Stored items

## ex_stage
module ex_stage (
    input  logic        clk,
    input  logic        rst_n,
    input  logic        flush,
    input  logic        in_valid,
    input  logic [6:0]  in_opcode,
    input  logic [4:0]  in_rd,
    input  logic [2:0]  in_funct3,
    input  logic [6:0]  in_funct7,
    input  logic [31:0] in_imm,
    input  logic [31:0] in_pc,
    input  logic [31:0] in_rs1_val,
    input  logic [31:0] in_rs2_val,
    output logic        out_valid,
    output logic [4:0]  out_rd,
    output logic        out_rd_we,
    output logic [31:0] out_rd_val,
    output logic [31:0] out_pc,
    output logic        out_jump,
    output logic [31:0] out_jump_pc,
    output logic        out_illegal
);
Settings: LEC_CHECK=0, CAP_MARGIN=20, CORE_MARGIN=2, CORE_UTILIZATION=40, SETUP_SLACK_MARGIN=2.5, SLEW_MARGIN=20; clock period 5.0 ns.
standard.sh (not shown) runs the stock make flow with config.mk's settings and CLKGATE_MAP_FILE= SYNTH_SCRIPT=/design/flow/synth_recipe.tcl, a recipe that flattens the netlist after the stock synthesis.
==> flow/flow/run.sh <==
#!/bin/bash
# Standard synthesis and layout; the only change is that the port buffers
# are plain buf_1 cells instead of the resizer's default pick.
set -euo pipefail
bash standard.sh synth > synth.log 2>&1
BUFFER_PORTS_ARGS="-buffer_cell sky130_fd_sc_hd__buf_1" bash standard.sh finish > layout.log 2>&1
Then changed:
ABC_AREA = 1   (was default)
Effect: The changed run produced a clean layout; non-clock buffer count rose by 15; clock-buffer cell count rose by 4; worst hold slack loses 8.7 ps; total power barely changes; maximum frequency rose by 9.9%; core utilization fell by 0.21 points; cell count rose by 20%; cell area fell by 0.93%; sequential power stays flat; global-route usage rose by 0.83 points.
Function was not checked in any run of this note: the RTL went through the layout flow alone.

--

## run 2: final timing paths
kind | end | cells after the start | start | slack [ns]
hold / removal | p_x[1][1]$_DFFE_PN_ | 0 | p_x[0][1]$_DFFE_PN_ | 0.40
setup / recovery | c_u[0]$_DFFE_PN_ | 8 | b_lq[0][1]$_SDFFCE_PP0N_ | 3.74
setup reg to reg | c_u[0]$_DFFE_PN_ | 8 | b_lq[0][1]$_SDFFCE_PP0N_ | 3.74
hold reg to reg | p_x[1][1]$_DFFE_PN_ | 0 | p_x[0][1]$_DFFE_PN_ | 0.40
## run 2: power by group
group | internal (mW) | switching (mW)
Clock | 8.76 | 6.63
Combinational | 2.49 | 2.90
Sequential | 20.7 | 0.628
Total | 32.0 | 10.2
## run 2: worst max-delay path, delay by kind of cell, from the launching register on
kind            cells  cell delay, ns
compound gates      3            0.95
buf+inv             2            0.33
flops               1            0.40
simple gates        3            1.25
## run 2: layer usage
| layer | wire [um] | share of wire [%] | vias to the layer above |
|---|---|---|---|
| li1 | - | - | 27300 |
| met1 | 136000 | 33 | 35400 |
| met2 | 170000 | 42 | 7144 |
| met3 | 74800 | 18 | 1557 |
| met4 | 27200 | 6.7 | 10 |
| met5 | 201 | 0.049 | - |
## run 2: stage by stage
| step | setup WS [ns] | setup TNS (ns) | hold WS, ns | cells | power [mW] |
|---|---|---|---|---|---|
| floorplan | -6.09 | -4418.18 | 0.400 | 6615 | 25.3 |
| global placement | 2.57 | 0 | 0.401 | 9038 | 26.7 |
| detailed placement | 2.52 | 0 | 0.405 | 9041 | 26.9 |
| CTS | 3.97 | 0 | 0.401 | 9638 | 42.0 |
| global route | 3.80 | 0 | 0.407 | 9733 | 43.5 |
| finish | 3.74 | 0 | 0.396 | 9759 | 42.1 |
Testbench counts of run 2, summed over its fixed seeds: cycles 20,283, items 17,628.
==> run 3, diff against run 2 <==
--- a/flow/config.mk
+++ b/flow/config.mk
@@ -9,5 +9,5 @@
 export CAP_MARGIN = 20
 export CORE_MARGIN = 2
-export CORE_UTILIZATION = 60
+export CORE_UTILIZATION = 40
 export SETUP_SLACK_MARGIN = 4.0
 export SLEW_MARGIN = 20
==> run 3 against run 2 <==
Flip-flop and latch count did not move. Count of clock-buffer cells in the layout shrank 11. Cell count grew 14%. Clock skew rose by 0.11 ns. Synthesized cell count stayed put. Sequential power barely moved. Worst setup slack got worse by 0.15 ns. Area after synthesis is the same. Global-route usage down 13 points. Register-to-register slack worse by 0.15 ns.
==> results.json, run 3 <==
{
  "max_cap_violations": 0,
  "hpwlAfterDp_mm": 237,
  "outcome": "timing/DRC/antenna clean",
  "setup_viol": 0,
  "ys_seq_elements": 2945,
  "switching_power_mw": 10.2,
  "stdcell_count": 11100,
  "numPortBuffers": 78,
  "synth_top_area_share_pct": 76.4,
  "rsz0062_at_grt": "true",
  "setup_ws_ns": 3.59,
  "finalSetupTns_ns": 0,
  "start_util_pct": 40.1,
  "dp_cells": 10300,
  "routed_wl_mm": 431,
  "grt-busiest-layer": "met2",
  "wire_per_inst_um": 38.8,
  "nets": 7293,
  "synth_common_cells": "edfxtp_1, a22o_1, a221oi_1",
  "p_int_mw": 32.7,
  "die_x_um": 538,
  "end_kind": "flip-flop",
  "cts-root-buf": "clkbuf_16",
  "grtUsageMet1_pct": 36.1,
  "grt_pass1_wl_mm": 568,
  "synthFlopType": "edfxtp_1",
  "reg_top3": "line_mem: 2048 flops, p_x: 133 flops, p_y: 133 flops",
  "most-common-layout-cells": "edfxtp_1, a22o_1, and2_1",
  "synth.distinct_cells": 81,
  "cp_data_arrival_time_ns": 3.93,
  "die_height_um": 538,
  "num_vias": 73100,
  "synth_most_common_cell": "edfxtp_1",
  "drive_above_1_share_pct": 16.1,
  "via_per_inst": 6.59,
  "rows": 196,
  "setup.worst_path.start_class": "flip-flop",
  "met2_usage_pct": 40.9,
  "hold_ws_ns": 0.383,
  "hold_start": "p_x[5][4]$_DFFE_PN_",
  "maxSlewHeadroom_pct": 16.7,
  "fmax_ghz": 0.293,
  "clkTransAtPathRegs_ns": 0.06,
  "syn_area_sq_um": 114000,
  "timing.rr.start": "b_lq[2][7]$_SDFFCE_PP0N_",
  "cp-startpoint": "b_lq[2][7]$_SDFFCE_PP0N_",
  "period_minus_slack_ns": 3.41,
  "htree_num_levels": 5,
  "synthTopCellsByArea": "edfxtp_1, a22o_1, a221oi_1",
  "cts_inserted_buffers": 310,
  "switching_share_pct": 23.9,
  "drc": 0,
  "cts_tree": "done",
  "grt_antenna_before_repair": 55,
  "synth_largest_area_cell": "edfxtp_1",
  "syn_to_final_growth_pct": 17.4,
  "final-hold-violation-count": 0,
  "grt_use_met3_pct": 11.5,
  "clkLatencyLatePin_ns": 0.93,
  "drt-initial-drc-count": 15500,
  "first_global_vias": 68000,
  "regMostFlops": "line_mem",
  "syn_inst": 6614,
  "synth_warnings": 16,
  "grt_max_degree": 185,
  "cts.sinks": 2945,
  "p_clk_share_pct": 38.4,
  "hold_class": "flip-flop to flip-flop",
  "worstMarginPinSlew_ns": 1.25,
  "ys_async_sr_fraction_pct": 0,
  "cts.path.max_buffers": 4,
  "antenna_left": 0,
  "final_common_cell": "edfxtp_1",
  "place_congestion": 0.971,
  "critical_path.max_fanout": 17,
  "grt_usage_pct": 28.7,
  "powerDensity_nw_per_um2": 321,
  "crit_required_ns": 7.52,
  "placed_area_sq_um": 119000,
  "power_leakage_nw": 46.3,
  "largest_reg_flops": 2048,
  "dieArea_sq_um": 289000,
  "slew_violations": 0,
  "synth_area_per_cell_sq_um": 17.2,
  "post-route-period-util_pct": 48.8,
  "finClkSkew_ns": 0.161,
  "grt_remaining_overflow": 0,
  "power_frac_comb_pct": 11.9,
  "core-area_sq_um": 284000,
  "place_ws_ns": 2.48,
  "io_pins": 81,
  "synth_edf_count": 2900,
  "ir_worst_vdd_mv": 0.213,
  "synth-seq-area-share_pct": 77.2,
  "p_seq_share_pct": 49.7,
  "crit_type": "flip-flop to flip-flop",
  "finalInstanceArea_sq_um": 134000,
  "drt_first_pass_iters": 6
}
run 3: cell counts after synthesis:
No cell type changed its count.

**WHAT YOU WILL DO:**
Go through the data and show every line where "input" occurs.

**SOLUTION:**
    input  logic        clk,
    input  logic        rst_n,
    input  logic        flush,
    input  logic        in_valid,
    input  logic [6:0]  in_opcode,
    input  logic [4:0]  in_rd,
    input  logic [2:0]  in_funct3,
    input  logic [6:0]  in_funct7,
    input  logic [31:0] in_imm,
    input  logic [31:0] in_pc,
    input  logic [31:0] in_rs1_val,
    input  logic [31:0] in_rs2_val,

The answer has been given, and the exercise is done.